Margot Samel is pleased to present Leroy Johnson, an exhibition of sculptures from the artist’s estate. Johnson exhibited extensively in Philadelphia, the city where he lived and worked for over eight decades. This is the first solo exhibition of Johnson’s work in New York City.
With a documentarian’s eye but a poet’s gaze, Leroy Johnson (1937-2022) surveyed the pleasures, hardships, and contradictions within the Philadelphia neighborhoods where he spent his life. Through his occupations as a social worker, rehab counselor, teacher of disabled youth, and school administrator, Johnson pierced the fabric of collective human experience more deeply than most.
This exhibition contains a selection of Johnson’s house sculptures, tender yet maximalist assemblages that meld his practices of painting, ceramic, collage, and photography. They are a love letter to the urban landscape. As an African American artist who witnessed the civil rights movement and the impact of racist policies on communities he loved, Johnson took particular pleasure in depicting the richness of Black life. He represented the care within communities while refusing to turn his gaze from intense poverty, racism, and gentrification.
Rather than literal representations of buildings, Johnson’s house sculptures have a totemic power: they are conceptual sites where the existential self meets the broader forces of society, where psychology and culture merge, where ethics and aesthetics collide. Constructed largely from materials found during his daily commutes, these sculptures are replete with the textures of reality. Johnson represented the city as an accretion of marks. Intentional declarations graffitied on walls hold equal weight as the subtle beauty of the residue of life, of signage and surfaces worn and sunbleached past legibility—their degradation becomes, through Johnson’s attention, painterly abstraction authored not by a single artistic hand but by the vast social forces at play.
These sculptures are labyrinths of referent and possibility.
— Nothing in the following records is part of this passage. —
Source: an optimization exercise on an open RTL-to-GDS flow (aim: small area, a short achievable clock period and few clock cycles per item). Production flows keep margins and buffers that such runs may drop. Only simulation tests tie the RTL to the original design; equivalence was not proved. Power and IR drop assume default switching activity.

--- design.v ---
package ctnc_pkg;
   localparam int COORD_BITS = 32;
   localparam int FRAC_BITS  = 16;
   localparam int RGB_BITS   = 24;
   localparam int QBITS      = COORD_BITS + FRAC_BITS;
   localparam int DIV_STEPS  = QBITS;
   localparam int STEP_BITS  = $clog2(DIV_STEPS + 1);
   localparam int REQ_BYTES  = (4 * COORD_BITS + RGB_BITS + 7) / 8;
   localparam int RSP_BYTES  = (4 * COORD_BITS + RGB_BITS + 7) / 8;
   typedef logic signed [COORD_BITS-1:0] coord_type;
   typedef struct packed {
      coord_type x;
      coord_type y;
      coord_type z;
      coord_type w;
      logic [RGB_BITS-1:0] rgb;
   } vtx_type;
   localparam logic [2:0] SRC_V0 = 3'd0;
   localparam logic [2:0] SRC_V1 = 3'd1;
   localparam logic [2:0] SRC_V2 = 3'd2;
   localparam logic [2:0] SRC_C1 = 3'd3;
   localparam logic [2:0] SRC_C2 = 3'd4;
   typedef struct packed {
      logic       hold0;      
      logic       hold1;      
      logic       hold2;      
      logic       clip_go;    
      logic [1:0] clip_out;   
      logic [1:0] clip_in;    
      logic       clip_dst;   
      logic [2:0] src;        
      logic       emit;       
   } cmd_type;
   typedef struct packed {
      logic       clip_busy;
      logic       reject;
      logic [2:0] near_out;
   } sts_type;
endpackage
module ctnc_datapath (
   input  logic                clock,
   input  logic                reset,
   input  ctnc_pkg::vtx_type   in_vtx,
   input  ctnc_pkg::cmd_type   cmd,
   output ctnc_pkg::sts_type   sts,
   output ctnc_pkg::vtx_type   out_vtx
);
   localparam logic [2:0] CS_IDLE = 3'd0;
   localparam logic [2:0] CS_DIV  = 3'd1;
   localparam logic [2:0] CS_MUL  = 3'd2;
   localparam logic [2:0] CS_ADD  = 3'd3;
   localparam logic [2:0] CS_PRD  = 3'd4;
   localparam logic signed [ctnc_pkg::COORD_BITS+1:0] CMAX_X =
      (ctnc_pkg::COORD_BITS+2)'((65'sd1 <<< (ctnc_pkg::COORD_BITS-1)) - 65'sd1);
   localparam logic signed [ctnc_pkg::COORD_BITS+1:0] CMIN_X = -CMAX_X - 1;
   ctnc_pkg::vtx_type v0_ff, v1_ff, v2_ff, c1_ff, c2_ff;
   ctnc_pkg::vtx_type o_ff, i_ff;
   logic    dst_ff;
   logic [2:0]           cs_ff, cs_in;
   logic [ctnc_pkg::STEP_BITS-1:0] step_ff;
   logic [ctnc_pkg::QBITS-1:0]     q_ff, n_ff;
   logic [ctnc_pkg::COORD_BITS:0]  r_ff, d_ff;
   logic                 neg_ff;
   ctnc_pkg::coord_type            t_ff;
   logic [1:0]           k_ff;
   logic signed [ctnc_pkg::COORD_BITS:0]     diff_ff;
   logic signed [2*ctnc_pkg::COORD_BITS+1:0] prod_ff;
   ctnc_pkg::coord_type            res_ff [4];
   function automatic ctnc_pkg::vtx_type pick(input logic [1:0] s, input ctnc_pkg::vtx_type a,
                                    input ctnc_pkg::vtx_type b, input ctnc_pkg::vtx_type c);
      case (s)
         2'd0:    pick = a;
         2'd1:    pick = b;
         default: pick = c;
      endcase
   endfunction
   function automatic ctnc_pkg::coord_type comp(input ctnc_pkg::vtx_type v, input logic [1:0] k);
      case (k)
         2'd0:    comp = v.x;
         2'd1:    comp = v.y;
         2'd2:    comp = v.z;
         default: comp = v.w;
      endcase
   endfunction
   function automatic logic [5:0] planes(input ctnc_pkg::vtx_type v);
      logic signed [ctnc_pkg::COORD_BITS:0] nw;
      nw = -((ctnc_pkg::COORD_BITS+1)'(v.w));
      planes[0] = (ctnc_pkg::COORD_BITS+1)'(v.z) < nw;
      planes[1] = v.z > v.w;
      planes[2] = (ctnc_pkg::COORD_BITS+1)'(v.x) < nw;
      planes[3] = v.x > v.w;
      planes[4] = (ctnc_pkg::COORD_BITS+1)'(v.y) < nw;
      planes[5] = v.y > v.w;
   endfunction
   logic [2:0] nr, fr, lf, rt, bt, tp;
   logic [5:0] pl0, pl1, pl2;
   assign pl0 = planes(v0_ff);
   assign pl1 = planes(v1_ff);
   assign pl2 = planes(v2_ff);
   assign nr = {pl2[0], pl1[0], pl0[0]};
   assign fr = {pl2[1], pl1[1], pl0[1]};
   assign lf = {pl2[2], pl1[2], pl0[2]};
   assign rt = {pl2[3], pl1[3], pl0[3]};
   assign bt = {pl2[4], pl1[4], pl0[4]};
   assign tp = {pl2[5], pl1[5], pl0[5]};
   assign sts.near_out  = nr;
   assign sts.reject    = (&nr) | (&fr) | (&lf) | (&rt) | (&bt) | (&tp);
   assign sts.clip_busy = (cs_ff != CS_IDLE);
   always_ff @(posedge clock) begin
      if (cmd.hold0) v0_ff <= in_vtx;
      if (cmd.hold1) v1_ff <= in_vtx;
      if (cmd.hold2) v2_ff <= in_vtx;
   end
   logic signed [ctnc_pkg::COORD_BITS:0] num_s, den_s;
   ctnc_pkg::vtx_type oa, ia;
   always_comb begin
      oa = pick(cmd.clip_out, v0_ff, v1_ff, v2_ff);
      ia = pick(cmd.clip_in,  v0_ff, v1_ff, v2_ff);
      num_s = -((ctnc_pkg::COORD_BITS+1)'(oa.z));
      den_s = (ctnc_pkg::COORD_BITS+1)'(ia.z) - (ctnc_pkg::COORD_BITS+1)'(oa.z);
   end
   logic [ctnc_pkg::COORD_BITS:0] r_sh, r_sub;
   logic                r_ge;
   always_comb begin
      r_sh  = {r_ff[ctnc_pkg::COORD_BITS-1:0], n_ff[ctnc_pkg::QBITS-1]};
      r_ge  = ({1'b0, r_ff} << 1 | (ctnc_pkg::COORD_BITS+2)'(n_ff[ctnc_pkg::QBITS-1])) >=
              (ctnc_pkg::COORD_BITS+2)'(d_ff);
      r_sub = r_sh - d_ff;
   end
   logic [ctnc_pkg::QBITS-1:0] lim_q;
   assign lim_q = neg_ff ? ctnc_pkg::QBITS'(CMAX_X) + 1'b1 : ctnc_pkg::QBITS'(CMAX_X);
   logic [2*ctnc_pkg::COORD_BITS+1:0] pmag;
   logic [2*ctnc_pkg::COORD_BITS+1:0] psh;
   logic signed [ctnc_pkg::COORD_BITS+1:0] scl, sum;
   logic pneg;
   always_comb begin
      pneg = prod_ff[2*ctnc_pkg::COORD_BITS+1];
      pmag = pneg ? -prod_ff : prod_ff;
      psh  = pmag >> ctnc_pkg::FRAC_BITS;
      if (psh > (2*ctnc_pkg::COORD_BITS+2)'(CMAX_X) + (pneg ? 1 : 0))
         scl = pneg ? CMIN_X : CMAX_X;
      else
         scl = pneg ? -((ctnc_pkg::COORD_BITS+2)'(psh)) : (ctnc_pkg::COORD_BITS+2)'(psh);
      sum = (ctnc_pkg::COORD_BITS+2)'(comp(o_ff, k_ff)) + scl;
      if (sum > CMAX_X)      sum = CMAX_X;
      else if (sum < CMIN_X) sum = CMIN_X;
   end
   always_comb begin
      cs_in = cs_ff;
      case (cs_ff)
         CS_IDLE: if (cmd.clip_go) cs_in = CS_DIV;
         CS_DIV:  if (step_ff == ctnc_pkg::STEP_BITS'(0)) cs_in = CS_MUL;
         CS_MUL:  cs_in = CS_PRD;
         CS_PRD:  cs_in = CS_ADD;
         CS_ADD:  cs_in = (k_ff == 2'd3) ? CS_IDLE : CS_MUL;
         default: cs_in = CS_IDLE;
      endcase
   end
   always_ff @(posedge clock) begin
      if (reset) cs_ff <= CS_IDLE;
      else       cs_ff <= cs_in;
   end
   always_ff @(posedge clock) begin
      case (cs_ff)
         CS_IDLE: if (cmd.clip_go) begin
            o_ff    <= oa;
            i_ff    <= ia;
            dst_ff  <= cmd.clip_dst;
            neg_ff  <= num_s[ctnc_pkg::COORD_BITS] ^ den_s[ctnc_pkg::COORD_BITS];
            n_ff    <= ctnc_pkg::QBITS'({(num_s[ctnc_pkg::COORD_BITS] ? -num_s : num_s),
                               {ctnc_pkg::FRAC_BITS{1'b0}}});
            d_ff    <= den_s[ctnc_pkg::COORD_BITS] ? -den_s : den_s;
            r_ff    <= '0;
            q_ff    <= '0;
            step_ff <= ctnc_pkg::STEP_BITS'(ctnc_pkg::DIV_STEPS);
            k_ff    <= 2'd0;
         end
         CS_DIV: begin
            if (step_ff != ctnc_pkg::STEP_BITS'(0)) begin
               n_ff    <= n_ff << 1;
               r_ff    <= r_ge ? r_sub : r_sh;
               q_ff    <= {q_ff[ctnc_pkg::QBITS-2:0], r_ge};
               step_ff <= step_ff - 1'b1;
            end else begin
               if (o_ff.z == '0)       t_ff <= '0;
               else if (d_ff == '0)    t_ff <= neg_ff ? ctnc_pkg::coord_type'(CMIN_X)
                                                      : ctnc_pkg::coord_type'(CMAX_X);
               else if (q_ff > lim_q)  t_ff <= neg_ff ? ctnc_pkg::coord_type'(CMIN_X)
                                                      : ctnc_pkg::coord_type'(CMAX_X);
               else t_ff <= neg_ff ? -(ctnc_pkg::coord_type'(q_ff)) : ctnc_pkg::coord_type'(q_ff);
            end
         end
         CS_MUL: begin
            diff_ff <= (ctnc_pkg::COORD_BITS+1)'(comp(i_ff, k_ff))
                       - (ctnc_pkg::COORD_BITS+1)'(comp(o_ff, k_ff));
         end
         CS_ADD: begin
            res_ff[k_ff] <= ctnc_pkg::coord_type'(sum);
            k_ff <= k_ff + 1'b1;
            if (k_ff == 2'd3) begin
               if (dst_ff) c2_ff <= {res_ff[0], res_ff[1], res_ff[2],
                                     ctnc_pkg::coord_type'(sum), o_ff.rgb};
               else        c1_ff <= {res_ff[0], res_ff[1], res_ff[2],
                                     ctnc_pkg::coord_type'(sum), o_ff.rgb};
            end
         end
         default: ;
      endcase
   end
   always_ff @(posedge clock) begin
      prod_ff <= (2*ctnc_pkg::COORD_BITS+2)'(diff_ff) * (2*ctnc_pkg::COORD_BITS+2)'(t_ff);
   end
   always_ff @(posedge clock) begin
      if (cmd.emit) begin
         case (cmd.src)
            ctnc_pkg::SRC_V0:  out_vtx <= v0_ff;
            ctnc_pkg::SRC_V1:  out_vtx <= v1_ff;
            ctnc_pkg::SRC_V2:  out_vtx <= v2_ff;
            ctnc_pkg::SRC_C1:  out_vtx <= c1_ff;
            default: out_vtx <= c2_ff;
         endcase
      end
   end
endmodule
This design comes from an exercise in tuning for small area, a short achievable clock period and few clock cycles on the open sky130 flow, not from production work. In this exercise RTL edits were held to simulation tests only and were not proved equivalent to the original. No activity file was given, so power comes from the tool's default toggle rates.

red:
## cnn_engine
module cnn_engine (
	input  wire        clk,
	input  wire        reset,
	input  wire        start,
	input  wire [12:0] fm_wr,
	input  wire [16:0] wt_wr,
	output wire [24:0] res,
	output wire        busy,
	output wire        done
);
	reg        fw_q;
	reg [3:0]  fa_q;
	reg [7:0]  fd_q;
	reg        ww_q;
	reg [1:0]  wl_q;
	reg [5:0]  wa_q;
	reg [7:0]  wd_q;
	reg        rst_q;
	always @(posedge clk) begin
		fw_q  <= fm_wr[12];
		fa_q  <= fm_wr[11:8];
		fd_q  <= fm_wr[7:0];
		ww_q  <= wt_wr[16];
		wl_q  <= wt_wr[15:14];
		wa_q  <= wt_wr[13:8];
		wd_q  <= wt_wr[7:0];
		rst_q <= reset;
	end
	reg [127:0] fm;
	integer k;
	always @(posedge clk) begin
		for (k = 0; k < 16; k = k + 1)
			if (fw_q && (fa_q == k))
				fm[8*k +: 8] <= fd_q;
	end
	reg        sv;       
	reg [3:0]  cnt;      
	reg        busy_q;
	reg        mphase;   
	reg        mdone;    
	reg        out_act;
	reg        ostart;   
	reg [3:0]  oc;       
	reg        done_q;
	reg        res_v;
	reg [3:0]  res_ll;   
	reg [19:0] res_val;
	wire sum_wt  = ww_q && (((wa_q[5:4] == 2'd0) && (wa_q[3:0] < 4'd9)) || (wa_q[5:4] == 2'd1));
	wire restart = rst_q || sum_wt;
	wire accept  = start && !busy_q && !reset;
	wire incl      = sv || (fa_q < cnt);  
  ...
For scale: roughly 6900 cells after synthesis, ~60 I/O pins, roughly 89000 µm² of cells after synthesis.
Settings: LEC_CHECK=0, CAP_MARGIN=40, CORE_MARGIN=2, CORE_UTILIZATION=60, SLEW_MARGIN=20; clock period 10.0 ns.
run.sh (not shown) runs the stock make flow with config.mk's settings and CLKGATE_MAP_FILE= SYNTH_SCRIPT=/design/flow/synth_recipe.tcl, a recipe that flattens the netlist after the stock synthesis.
red ran to completion and came out clean on the timing, DRC and antenna checks.
Testbench counts of red, summed over its fixed seeds: cycles 2,976.
[inputs] blue vs red
Settings: an added SETUP_SLACK_MARGIN of 6.2.
==> flow/flow/run.sh (new file) <==
#!/bin/bash
set -o pipefail
cp standard.sh standard_sh_copy.txt
sed -i '/SETUP_SLACK_MARGIN/d' config.mk
echo "export SETUP_SLACK_MARGIN = 6.2" >> config.mk
cp config.mk config_used.txt
bash standard.sh > standard.log 2>&1
==> flow/standard.sh (new file) <==
#!/bin/bash
# synth_recipe.tcl (not shown) runs the flow's synth.tcl, then flattens the netlist and writes it again
# the make line also repeats each setting of config.mk as NAME=value (left out here)
make -C /OpenROAD-flow-scripts/flow DESIGN_CONFIG=/design/flow/config.mk WORK_HOME=/design/flow/orfs CLKGATE_MAP_FILE= SYNTH_SCRIPT=/design/flow/synth_recipe.tcl "${@:-finish}"
removed: flow/run.sh
## What came out
- [diff] number of vias after detailed routing, blue relative to red: regression
- Global-route total usage across every layer: blue higher than red
- Sort red and blue by clock skew asc -> top: blue
- blue vs red — average wire per cell in the routed design climbed by a few percent

Another version of the RTL of cnn_engine (not shown whole).
Size in the first run: roughly 6,600 cells after synthesis, about 1,800 flip-flops, roughly 0.087 sq mm of cells after synthesis.
==> flow/config.mk <==
export PLATFORM = sky130hd
export DESIGN_NAME = cnn_engine
export DESIGN_NICKNAME = cnn_engine
export VERILOG_FILES = /design/flow/design.v
export SDC_FILE = /design/flow/constraint.sdc
export NUM_CORES = 4
export LEC_CHECK = 0
export CAP_MARGIN = 40
export CORE_MARGIN = 2
export CORE_UTILIZATION = 60
export CTS_CLUSTER_DIAMETER = 80
export CTS_CLUSTER_SIZE = 20
export GPL_TIMING_DRIVEN = 1
export SLEW_MARGIN = 20
export SETUP_SLACK_MARGIN = 6.15
export BUFFER_PORTS_ARGS = -buffer_cell sky130_fd_sc_hd__buf_4
==> flow/constraint.sdc <==
create_clock -name core_clock -period 10.0 [get_ports {clk}]
set_input_delay 2.0000 -clock core_clock [delete_from_list [all_inputs] [get_ports {clk}]]
set_output_delay 2.0000 -clock core_clock [all_outputs]
set_load 0.01 [all_outputs]
standard.sh (not shown) runs the stock make flow with config.mk's settings and CLKGATE_MAP_FILE= SYNTH_SCRIPT=/design/flow/synth_recipe.tcl, a recipe that flattens the netlist after the stock synthesis.
==> flow/flow/run.sh <==
#!/bin/bash
set -o pipefail
cp standard.sh standard_sh_copy.txt
sed -i '/SETUP_SLACK_MARGIN/d; /BUFFER_PORTS_ARGS/d' config.mk
echo "export SETUP_SLACK_MARGIN = 6.15" >> config.mk
echo "export BUFFER_PORTS_ARGS = -buffer_cell sky130_fd_sc_hd__buf_4" >> config.mk
cp config.mk config_used.txt
bash standard.sh > standard.log 2>&1
The first run went through all stages and came out clean.
Testbench counts at the start, summed over its fixed seeds: cycles 2,976.
Next try:
--- a/flow/flow/run.sh
+++ b/flow/flow/run.sh
@@ -4,3 +4,3 @@
 sed -i '/SETUP_SLACK_MARGIN/d; /BUFFER_PORTS_ARGS/d' config.mk
-echo "export SETUP_SLACK_MARGIN = 6.15" >> config.mk
+echo "export SETUP_SLACK_MARGIN = 6.0" >> config.mk
 echo "export BUFFER_PORTS_ARGS = -buffer_cell sky130_fd_sc_hd__buf_4" >> config.mk
GPL_TIMING_DRIVEN = unset   (was 1)
SETUP_SLACK_MARGIN = 6.0   (was 6.15)
The new run completed with no timing, DRC or antenna violations.
Cell area is lower by 1.2%.
Clock skew is higher by 0.020 ns.
Combinational power is lower by 4.8%.
Fmax is lower by 1.9%.
Utilization is lower by 0.76 points.
Power is lower by 2.5%.

Starting RTL as in the previous note.
export LEC_CHECK = 0
export CAP_MARGIN = 40
export CORE_MARGIN = 2
export CORE_UTILIZATION = 60
export CTS_CLUSTER_DIAMETER = 80
export CTS_CLUSTER_SIZE = 20
export SLEW_MARGIN = 20
export SETUP_SLACK_MARGIN = 6.08
export BUFFER_PORTS_ARGS = -buffer_cell sky130_fd_sc_hd__buf_4
create_clock -name core_clock -period 10.0 [get_ports {clk}]
==> flow/flow/run.sh <==
#!/bin/bash
set -o pipefail
cp standard.sh standard_sh_copy.txt
sed -i '/SETUP_SLACK_MARGIN/d; /BUFFER_PORTS_ARGS/d' config.mk
echo "export SETUP_SLACK_MARGIN = 6.08" >> config.mk
echo "export BUFFER_PORTS_ARGS = -buffer_cell sky130_fd_sc_hd__buf_4" >> config.mk
cp config.mk config_used.txt
bash standard.sh > standard.log 2>&1
Testbench counts at the start, summed over its fixed seeds: cycles 2,976.
Then changed:
==> flow/flow/run.sh (replaced) <==
#!/bin/bash
set -o pipefail
cp standard.sh standard_sh_copy.txt
sed -i '/SETUP_SLACK_MARGIN/d' config.mk
echo "export SETUP_SLACK_MARGIN = 6.2" >> config.mk
cp config.mk config_used.txt
bash standard.sh > standard.log 2>&1
- BUFFER_PORTS_ARGS: -buffer_cell sky130_fd_sc_hd__buf_4 -> unset
- SETUP_SLACK_MARGIN: 6.08 -> 6.2
What happened: The new run completed without violations; die area does not change; critical path depth went down by 12; utilization went up by 1.8 points; clock power went up by about 1%; worst setup slack degrades by 0.073 ns.
Then changed:
==> flow/flow/run.sh (replaced) <==
#!/bin/bash
set -o pipefail
cp standard.sh standard_sh_copy.txt
sed -i '/SETUP_SLACK_MARGIN/d; /BUFFER_PORTS_ARGS/d' config.mk
echo "export SETUP_SLACK_MARGIN = 6.15" >> config.mk
echo "export BUFFER_PORTS_ARGS = -buffer_cell sky130_fd_sc_hd__buf_4" >> config.mk
cp config.mk config_used.txt
bash standard.sh > standard.log 2>&1
- BUFFER_PORTS_ARGS: unset -> -buffer_cell sky130_fd_sc_hd__buf_4
- CORE_UTILIZATION: 60 -> 65
- CTS_CLUSTER_DIAMETER: 80 -> 85
- CTS_CLUSTER_SIZE: 20 -> 22
- SETUP_SLACK_MARGIN: 6.2 -> 6.15
=>
- The new run passed the timing, DRC and antenna checks
- sequential share of layout area grows by 1.5 points
- core utilization goes up by 3.8 points
- area after synthesis stays the same
- clock power shrinks by 9.7%
- wire length shrinks by 6.1%
- via count went down by 0.69%
Then changed:
- CORE_UTILIZATION: 65 -> 60
- CTS_CLUSTER_DIAMETER: 85 -> 80
- CTS_CLUSTER_SIZE: 22 -> 20
Outcome: The changed run produced a clean layout; hold slack is worse by 0.019 ns; maximum frequency rose by 3.9%; routed wire length grows by about 4%; synthesized cell count stays the same; area after synthesis stays the same; cell area goes up by 0.64%; core utilization goes down by 5.3 points; critical path depth rose by 5; first-iteration DRC count came out lower by about 8%; via count hardly moves; worst setup slack is better by 0.15 ns.
Then changed:
--- a/flow/flow/run.sh
+++ b/flow/flow/run.sh
@@ -5 +5 @@
-echo "export SETUP_SLACK_MARGIN = 6.15" >> config.mk
+echo "export SETUP_SLACK_MARGIN = 6.3" >> config.mk
- SETUP_SLACK_MARGIN: 6.15 -> 6.3
Sequential power stays flat.
Power goes up by a few percent.
Fmax stays flat.
Synthesized cell count is unchanged.
Critical path depth came out higher by 6.
Wire length rises slightly.
Clock skew is higher by 0.018 ns.
Combinational power climbs by a few percent.

what the ideal ports hide:
How much do the figures lean on ideal ports? The routed layouts below were timed once more, with nothing changed but the port constraints.
Step 1: set_driving_cell puts a clkbuf_16 on clk and a buf_2 on each other input, an assumption about the parent block.
Step 2 times the ports against the registers' clock, not the clock port: input delays grow and output delays shrink by t, the midpoint of the rising clock arrivals with the driver on.
Three values: no drivers, after step 1, after step 2; two values: the first two.
run | t (ns) | setup WS [ns] | pins driven straight from the clock port
red | 0.865 | 5.190 / 5.240 / 4.374 | 1
blue | 0.880 | 6.217 / 6.147 / 5.478 | 1
the first run of note 2 | 0.840 | 6.212 / 6.257 / 5.424 | 1
the second run of note 2 | 0.824 | 6.140 / 6.140 / 5.462 | 1
the first run of note 3 | 0.831 | 6.202 / 6.202 / 5.426 | 1
the second run of note 3 | 0.824 | 6.129 / 6.171 / 5.364 | 1
the third run of note 3 | 0.809 | 6.064 / 6.112 / 5.302 | 1
the fourth run of note 3 | 0.840 | 6.212 / 6.257 / 5.424 | 1
the fifth run of note 3 | 0.830 | 6.213 / 6.213 / 5.497 | 1
After both steps setup and hold are still met in every run listed. The setup slack of red, which loses most, moves by +0.050 ns with the drivers and by -0.816 ns with both steps.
They hold such multiplicities of interpretation that to define them simply is a futile task—better to let oneself be tossed into this vibrant fray. News announcements of war and the AIDS epidemic are emblazoned on walls even as clay sculptures of birds line the eaves, sweetly sitting. A spray of fluorescent pink feathers crowns a rooftop. Pasted upon a wall is an image of the blues musician Robert Johnson, whose legendary deal with the devil at the crossroads so inspired Leroy Johnson that he once named an exhibition for it. Here is an equation he saw scrawled on a wall, and loved: “1 CROSS + 3 NAILS = 4 GIVEN.”
Johnson often described himself as an outsider artist, both in the colloquial meaning of “self taught,” but also as a declaration of his position outside existing artistic circles, sometimes by choice, other times through exclusion. He was a mentor to many, but peer to few. Johnson held a monastic devotion to his practice. Within this exhibition is the fruit of that labor, that lifetime of self-referential thinking and experimentation. His was an alchemist’s touch that transformed the dust of the street into rich marrow.